**Extracted material:**
$ cat config.mk
export PLATFORM = sky130hd
export DESIGN_NAME = alu_flag_unit
export DESIGN_NICKNAME = d
export VERILOG_FILES = /design/src/rtl/alu_flag_pkg.sv /design/src/rtl/flag_carry_calc.sv /design/src/rtl/flag_result_calc.sv /design/src/rtl/flag_store.sv /design/src/rtl/alu_flag_unit.sv
export SDC_FILE = /design/constraint.sdc
export NUM_CORES = 1
export LEC_CHECK = 0
export CORE_ASPECT_RATIO = 0.9
export CORE_MARGIN = 1
export CORE_UTILIZATION = 55
export CTS_BUF_LIST = sky130_fd_sc_hd__clkbuf_16
export DETAILED_ROUTE_END_ITERATION = 16
export DONT_BUFFER_PORTS = 1
export PLACE_DENSITY = 0.7
export SLEW_MARGIN = 25
export SYNTH_ARGS = -nofsm -noshare
export SYNTH_HDL_FRONTEND = slang
export SYNTH_SLANG_ARGS = --single-unit
$ cat constraint.sdc
create_clock -name clk_i -period 1.15 [get_ports clk_i]
set_clock_uncertainty 0.05 [all_clocks]
set_input_delay 0.345 -clock clk_i [delete_from_list [all_inputs] [get_ports clk_i]]
set_output_delay 0.345 -clock clk_i [all_outputs]
set_load 0.01 [all_outputs]
$ cat src/rtl/alu_flag_pkg.sv
package alu_flag_pkg;

  typedef enum logic [1:0] {
    KIND_ADD   = 2'b00,
    KIND_SUB   = 2'b01,
    KIND_LOG_A = 2'b10,
    KIND_LOG_B = 2'b11
  } op_kind_e;

  typedef struct packed {
    logic sgn;
    logic zro;
    logic nib;
    logic par;
    logic cy;
  } flags_t;

  // packed byte positions
  localparam int unsigned POS_SGN = 7;
  localparam int unsigned POS_ZRO = 6;
  localparam int unsigned POS_NIB = 4;
  localparam int unsigned POS_PAR = 2;
  localparam int unsigned POS_ONE = 1;
  localparam int unsigned POS_CY  = 0;

  function automatic logic [7:0] pack_flags(flags_t f);
    logic [7:0] b;
    b = 8'h00;
    b[POS_SGN] = f.sgn;
    b[POS_ZRO] = f.zro;
    b[POS_NIB] = f.nib;
    b[POS_PAR] = f.par;
    b[POS_ONE] = 1'b1;
    b[POS_CY]  = f.cy;
    return b;
  endfunction

  function automatic flags_t unpack_flags(logic [7:0] b);
    flags_t f;
    f.sgn = b[POS_SGN];
    f.zro = b[POS_ZRO];
    f.nib = b[POS_NIB];
    f.par = b[POS_PAR];
    f.cy  = b[POS_CY];
    return f;
  endfunction

endpackage

$ cat src/rtl/flag_carry_calc.sv
module flag_carry_calc
  import alu_flag_pkg::*;
#(
  parameter int unsigned DATA_W = 8,
  parameter int unsigned NIB_W  = 4
) (
  input  logic [DATA_W-1:0] op_a_i,
  input  logic [DATA_W-1:0] op_b_i,
  input  op_kind_e          kind_i,
  output logic              cy_o,
  output logic              nib_o
);

  logic [DATA_W:0] sum_full;
  logic [NIB_W:0]  sum_nib;
  logic            brw_full;
  logic            brw_nib;

  always_comb begin
    sum_full = {1'b0, op_a_i} + {1'b0, op_b_i};
    sum_nib  = {1'b0, op_a_i[NIB_W-1:0]} + {1'b0, op_b_i[NIB_W-1:0]};
    brw_full = op_b_i > op_a_i;
    brw_nib  = op_b_i[NIB_W-1:0] > op_a_i[NIB_W-1:0];
  end

  always_comb begin
    unique case (kind_i)
      KIND_ADD: begin
        cy_o  = sum_full[DATA_W];
        nib_o = sum_nib[NIB_W];
      end
      KIND_SUB: begin
        cy_o  = brw_full;
        nib_o = brw_nib;
      end
      default: begin
        cy_o  = 1'b0;
        nib_o = 1'b0;
      end
    endcase
  end

endmodule

$ cat src/rtl/flag_result_calc.sv
module flag_result_calc #(
  parameter int unsigned DATA_W = 8
) (
  input  logic [DATA_W-1:0] result_i,
  output logic              sgn_o,
  output logic              zro_o,
  output logic              par_o
);

  localparam int unsigned HALF_W = DATA_W / 2;

  logic par_lo, par_hi;

  // split parity tree into two halves to shorten depth
  generate
    if (DATA_W >= 4 && (DATA_W % 2 == 0)) begin : g_split
      assign par_lo = ^result_i[HALF_W-1:0];
      assign par_hi = ^result_i[DATA_W-1:HALF_W];
    end else begin : g_flat
      assign par_lo = ^result_i;
      assign par_hi = 1'b0;
    end
  endgenerate

  assign par_o = ~(par_lo ^ par_hi);
  assign zro_o = (result_i == '0);
  assign sgn_o = result_i[DATA_W-1];

endmodule

$ cat src/rtl/flag_store.sv
module flag_store
  import alu_flag_pkg::*;
(
  input  logic   clk_i,
  input  logic   rst_ni,
  input  logic   upd_i,
  input  flags_t calc_i,
  input  logic   wr_en_i,
  input  flags_t wr_i,
  output flags_t flags_o
);

  flags_t q;

  always_ff @(posedge clk_i or negedge rst_ni) begin
    if (!rst_ni)      q <= '0;
    else if (wr_en_i) q <= wr_i;
    else if (upd_i)   q <= calc_i;
  end

  assign flags_o = q;

  assert_hold_R10: assert property (@(posedge clk_i) disable iff (!rst_ni)
    (!upd_i && !wr_en_i) |=> $stable(q));

  assert_wr_wins_R8: assert property (@(posedge clk_i) disable iff (!rst_ni)
    (wr_en_i && upd_i) |=> (q == $past(wr_i)));

endmodule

**Brief:** Reproduce exactly the stretch of the material above that starts at the line with "export PLACE_DENSITY = 0.7" and ends at the line with "create_clock -name clk_i", both included, and nothing else.

**Response for this exercise:**
export PLACE_DENSITY = 0.7
export SLEW_MARGIN = 25
export SYNTH_ARGS = -nofsm -noshare
export SYNTH_HDL_FRONTEND = slang
export SYNTH_SLANG_ARGS = --single-unit
$ cat constraint.sdc
create_clock -name clk_i -period 1.15 [get_ports clk_i]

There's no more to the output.